# ABOUT THIS TASK
In the records below, some lines hold the word "setup". Copy each of those lines.

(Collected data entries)
· · · · ·
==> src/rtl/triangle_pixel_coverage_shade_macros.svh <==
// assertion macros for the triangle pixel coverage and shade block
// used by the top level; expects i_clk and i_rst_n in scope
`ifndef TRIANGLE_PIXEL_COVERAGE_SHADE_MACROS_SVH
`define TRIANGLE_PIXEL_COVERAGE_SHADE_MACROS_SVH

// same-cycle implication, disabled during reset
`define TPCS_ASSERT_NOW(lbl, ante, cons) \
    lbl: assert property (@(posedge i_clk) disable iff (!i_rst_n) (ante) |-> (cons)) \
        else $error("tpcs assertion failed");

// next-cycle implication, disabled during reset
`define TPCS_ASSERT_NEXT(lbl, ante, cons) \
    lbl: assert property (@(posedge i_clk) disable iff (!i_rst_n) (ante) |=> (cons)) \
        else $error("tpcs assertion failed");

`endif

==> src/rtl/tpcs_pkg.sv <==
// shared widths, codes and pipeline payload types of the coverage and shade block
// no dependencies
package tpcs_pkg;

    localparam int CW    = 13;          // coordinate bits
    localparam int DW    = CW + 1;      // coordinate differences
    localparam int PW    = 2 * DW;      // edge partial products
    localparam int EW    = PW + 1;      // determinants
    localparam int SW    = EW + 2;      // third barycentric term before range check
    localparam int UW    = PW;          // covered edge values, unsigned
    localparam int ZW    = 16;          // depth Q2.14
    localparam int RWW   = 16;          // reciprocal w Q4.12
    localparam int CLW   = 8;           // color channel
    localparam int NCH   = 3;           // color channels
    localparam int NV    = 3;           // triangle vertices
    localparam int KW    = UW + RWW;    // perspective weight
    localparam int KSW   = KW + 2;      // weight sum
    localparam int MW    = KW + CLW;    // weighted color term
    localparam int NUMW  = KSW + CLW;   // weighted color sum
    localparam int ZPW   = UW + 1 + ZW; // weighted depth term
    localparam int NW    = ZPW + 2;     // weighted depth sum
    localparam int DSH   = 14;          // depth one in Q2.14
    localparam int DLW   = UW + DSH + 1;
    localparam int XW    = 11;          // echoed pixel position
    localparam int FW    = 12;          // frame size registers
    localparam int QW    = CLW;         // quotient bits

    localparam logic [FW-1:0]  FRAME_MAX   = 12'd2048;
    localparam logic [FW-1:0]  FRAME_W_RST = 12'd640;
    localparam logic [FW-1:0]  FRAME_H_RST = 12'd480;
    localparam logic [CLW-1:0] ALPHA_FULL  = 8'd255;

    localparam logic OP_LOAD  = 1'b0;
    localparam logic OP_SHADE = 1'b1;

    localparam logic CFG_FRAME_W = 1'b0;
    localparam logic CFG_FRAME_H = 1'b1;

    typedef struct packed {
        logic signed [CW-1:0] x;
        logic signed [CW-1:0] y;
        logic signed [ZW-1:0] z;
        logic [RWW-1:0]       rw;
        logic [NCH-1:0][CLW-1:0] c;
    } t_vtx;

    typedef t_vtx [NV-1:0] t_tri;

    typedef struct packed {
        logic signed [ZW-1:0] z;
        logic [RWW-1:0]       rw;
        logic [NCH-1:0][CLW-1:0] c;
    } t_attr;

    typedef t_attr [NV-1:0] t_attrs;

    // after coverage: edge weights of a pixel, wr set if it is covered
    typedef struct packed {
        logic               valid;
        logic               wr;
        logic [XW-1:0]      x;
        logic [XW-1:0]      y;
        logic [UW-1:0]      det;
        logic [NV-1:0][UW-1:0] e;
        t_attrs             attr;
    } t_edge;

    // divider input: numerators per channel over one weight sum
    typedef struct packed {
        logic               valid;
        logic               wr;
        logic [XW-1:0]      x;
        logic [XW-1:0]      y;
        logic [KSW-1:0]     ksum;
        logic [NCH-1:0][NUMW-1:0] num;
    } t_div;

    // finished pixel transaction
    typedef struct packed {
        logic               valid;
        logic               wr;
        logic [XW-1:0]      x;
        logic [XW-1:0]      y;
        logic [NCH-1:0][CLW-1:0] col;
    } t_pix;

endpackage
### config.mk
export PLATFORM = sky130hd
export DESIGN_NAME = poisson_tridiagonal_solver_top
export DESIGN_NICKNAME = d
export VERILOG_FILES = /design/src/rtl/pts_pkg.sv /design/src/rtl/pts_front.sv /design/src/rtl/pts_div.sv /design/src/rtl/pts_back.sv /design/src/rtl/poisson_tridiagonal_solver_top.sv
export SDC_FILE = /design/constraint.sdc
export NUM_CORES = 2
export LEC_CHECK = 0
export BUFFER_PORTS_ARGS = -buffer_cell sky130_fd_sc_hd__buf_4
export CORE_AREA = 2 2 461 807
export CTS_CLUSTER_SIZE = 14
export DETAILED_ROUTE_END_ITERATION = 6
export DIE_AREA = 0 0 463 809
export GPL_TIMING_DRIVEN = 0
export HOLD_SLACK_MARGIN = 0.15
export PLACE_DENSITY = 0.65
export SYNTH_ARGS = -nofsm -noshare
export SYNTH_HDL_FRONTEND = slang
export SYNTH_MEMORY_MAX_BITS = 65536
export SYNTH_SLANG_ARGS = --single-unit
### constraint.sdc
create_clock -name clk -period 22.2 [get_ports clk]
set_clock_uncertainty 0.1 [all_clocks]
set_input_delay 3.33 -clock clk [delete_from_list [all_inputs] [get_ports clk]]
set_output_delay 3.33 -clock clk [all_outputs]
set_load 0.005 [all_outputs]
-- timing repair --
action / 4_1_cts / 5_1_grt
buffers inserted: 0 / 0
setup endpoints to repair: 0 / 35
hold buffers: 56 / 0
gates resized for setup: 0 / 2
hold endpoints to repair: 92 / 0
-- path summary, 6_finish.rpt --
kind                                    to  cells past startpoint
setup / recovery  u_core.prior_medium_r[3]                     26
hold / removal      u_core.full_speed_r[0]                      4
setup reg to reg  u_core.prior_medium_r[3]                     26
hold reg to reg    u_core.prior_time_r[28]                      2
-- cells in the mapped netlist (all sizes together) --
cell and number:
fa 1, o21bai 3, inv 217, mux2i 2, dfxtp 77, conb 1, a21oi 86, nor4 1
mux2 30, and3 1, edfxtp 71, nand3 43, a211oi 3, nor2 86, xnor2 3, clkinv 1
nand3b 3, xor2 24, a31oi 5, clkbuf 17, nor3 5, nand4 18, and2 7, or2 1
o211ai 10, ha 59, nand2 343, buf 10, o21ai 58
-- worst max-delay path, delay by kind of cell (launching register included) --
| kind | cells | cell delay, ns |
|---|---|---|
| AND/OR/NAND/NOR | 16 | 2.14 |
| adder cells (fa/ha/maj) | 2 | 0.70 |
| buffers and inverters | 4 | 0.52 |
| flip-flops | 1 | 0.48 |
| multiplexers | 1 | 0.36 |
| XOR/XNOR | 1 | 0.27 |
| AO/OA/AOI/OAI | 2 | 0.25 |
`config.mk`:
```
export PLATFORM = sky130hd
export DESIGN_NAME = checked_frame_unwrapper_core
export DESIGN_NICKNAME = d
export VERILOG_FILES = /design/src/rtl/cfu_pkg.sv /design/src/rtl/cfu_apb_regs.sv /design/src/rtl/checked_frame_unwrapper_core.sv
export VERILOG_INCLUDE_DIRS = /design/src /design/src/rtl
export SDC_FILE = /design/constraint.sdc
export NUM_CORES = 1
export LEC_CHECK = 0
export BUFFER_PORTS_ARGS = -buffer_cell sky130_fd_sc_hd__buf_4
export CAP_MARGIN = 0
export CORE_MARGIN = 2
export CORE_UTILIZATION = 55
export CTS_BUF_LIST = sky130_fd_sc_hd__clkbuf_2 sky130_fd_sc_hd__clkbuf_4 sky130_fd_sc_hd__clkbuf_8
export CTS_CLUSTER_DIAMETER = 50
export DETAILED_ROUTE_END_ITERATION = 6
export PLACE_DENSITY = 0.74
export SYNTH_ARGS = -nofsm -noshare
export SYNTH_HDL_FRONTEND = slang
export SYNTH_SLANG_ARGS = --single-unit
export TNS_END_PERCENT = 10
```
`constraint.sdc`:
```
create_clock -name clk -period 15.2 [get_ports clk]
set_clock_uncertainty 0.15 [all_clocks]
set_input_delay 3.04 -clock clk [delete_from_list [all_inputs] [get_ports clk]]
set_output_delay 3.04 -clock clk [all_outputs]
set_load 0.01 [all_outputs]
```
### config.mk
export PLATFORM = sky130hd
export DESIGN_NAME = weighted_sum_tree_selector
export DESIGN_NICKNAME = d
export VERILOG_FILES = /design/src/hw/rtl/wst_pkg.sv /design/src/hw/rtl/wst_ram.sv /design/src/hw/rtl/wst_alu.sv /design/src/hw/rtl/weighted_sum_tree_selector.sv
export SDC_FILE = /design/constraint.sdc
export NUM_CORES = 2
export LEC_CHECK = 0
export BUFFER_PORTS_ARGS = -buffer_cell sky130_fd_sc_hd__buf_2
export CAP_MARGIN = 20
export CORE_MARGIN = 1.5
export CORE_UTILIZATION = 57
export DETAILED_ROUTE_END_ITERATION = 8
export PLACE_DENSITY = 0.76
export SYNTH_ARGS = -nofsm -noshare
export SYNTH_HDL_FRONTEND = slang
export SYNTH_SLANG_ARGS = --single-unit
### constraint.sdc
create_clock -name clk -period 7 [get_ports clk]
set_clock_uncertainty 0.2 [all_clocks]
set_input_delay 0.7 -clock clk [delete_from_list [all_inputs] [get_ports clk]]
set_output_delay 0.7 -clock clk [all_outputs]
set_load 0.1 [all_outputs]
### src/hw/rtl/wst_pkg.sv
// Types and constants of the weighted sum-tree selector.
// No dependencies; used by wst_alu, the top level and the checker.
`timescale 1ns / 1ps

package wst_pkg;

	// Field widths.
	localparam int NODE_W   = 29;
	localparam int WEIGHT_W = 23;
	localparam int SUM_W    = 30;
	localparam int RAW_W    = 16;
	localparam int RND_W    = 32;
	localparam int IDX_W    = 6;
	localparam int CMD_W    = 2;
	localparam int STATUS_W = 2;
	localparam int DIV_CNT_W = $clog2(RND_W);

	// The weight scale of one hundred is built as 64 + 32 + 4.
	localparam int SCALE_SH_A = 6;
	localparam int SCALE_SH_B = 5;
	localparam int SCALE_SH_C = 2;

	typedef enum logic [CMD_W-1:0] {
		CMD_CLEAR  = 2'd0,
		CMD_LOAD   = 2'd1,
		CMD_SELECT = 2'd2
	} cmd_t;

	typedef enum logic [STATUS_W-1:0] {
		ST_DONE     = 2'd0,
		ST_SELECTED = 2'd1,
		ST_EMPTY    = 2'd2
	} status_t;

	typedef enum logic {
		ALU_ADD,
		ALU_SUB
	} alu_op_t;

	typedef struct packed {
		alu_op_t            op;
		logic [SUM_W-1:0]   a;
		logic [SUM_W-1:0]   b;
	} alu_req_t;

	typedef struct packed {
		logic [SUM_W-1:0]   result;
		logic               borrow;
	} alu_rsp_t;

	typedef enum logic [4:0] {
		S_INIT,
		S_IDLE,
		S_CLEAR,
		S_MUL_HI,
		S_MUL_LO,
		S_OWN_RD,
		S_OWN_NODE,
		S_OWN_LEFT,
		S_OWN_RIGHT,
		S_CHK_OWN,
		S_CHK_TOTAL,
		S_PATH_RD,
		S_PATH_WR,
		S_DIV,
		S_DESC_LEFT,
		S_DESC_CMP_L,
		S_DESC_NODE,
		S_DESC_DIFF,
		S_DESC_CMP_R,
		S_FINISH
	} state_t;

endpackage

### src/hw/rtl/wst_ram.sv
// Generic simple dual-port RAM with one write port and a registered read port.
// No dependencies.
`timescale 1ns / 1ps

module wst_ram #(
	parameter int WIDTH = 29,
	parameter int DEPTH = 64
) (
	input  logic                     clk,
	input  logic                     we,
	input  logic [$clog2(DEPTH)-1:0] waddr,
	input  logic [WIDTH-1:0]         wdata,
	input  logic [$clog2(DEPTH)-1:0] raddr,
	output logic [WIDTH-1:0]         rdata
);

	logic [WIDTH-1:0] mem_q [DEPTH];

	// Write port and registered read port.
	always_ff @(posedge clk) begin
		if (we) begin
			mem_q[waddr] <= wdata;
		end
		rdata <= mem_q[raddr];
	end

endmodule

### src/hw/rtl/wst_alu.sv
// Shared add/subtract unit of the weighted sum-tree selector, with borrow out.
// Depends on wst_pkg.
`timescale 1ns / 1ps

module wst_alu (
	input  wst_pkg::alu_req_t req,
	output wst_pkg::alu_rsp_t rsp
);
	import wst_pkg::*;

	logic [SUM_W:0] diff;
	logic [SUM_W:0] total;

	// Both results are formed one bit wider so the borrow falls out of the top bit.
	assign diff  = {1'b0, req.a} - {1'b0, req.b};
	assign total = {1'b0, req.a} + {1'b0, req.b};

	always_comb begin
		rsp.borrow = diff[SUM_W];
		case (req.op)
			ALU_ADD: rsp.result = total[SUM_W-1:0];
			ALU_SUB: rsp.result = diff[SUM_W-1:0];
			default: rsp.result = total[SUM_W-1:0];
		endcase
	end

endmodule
· · · · ·
# EXERCISE ANSWER
setup endpoints to repair: 0 / 35
gates resized for setup: 0 / 2
setup / recovery  u_core.prior_medium_r[3]                     26
setup reg to reg  u_core.prior_medium_r[3]                     26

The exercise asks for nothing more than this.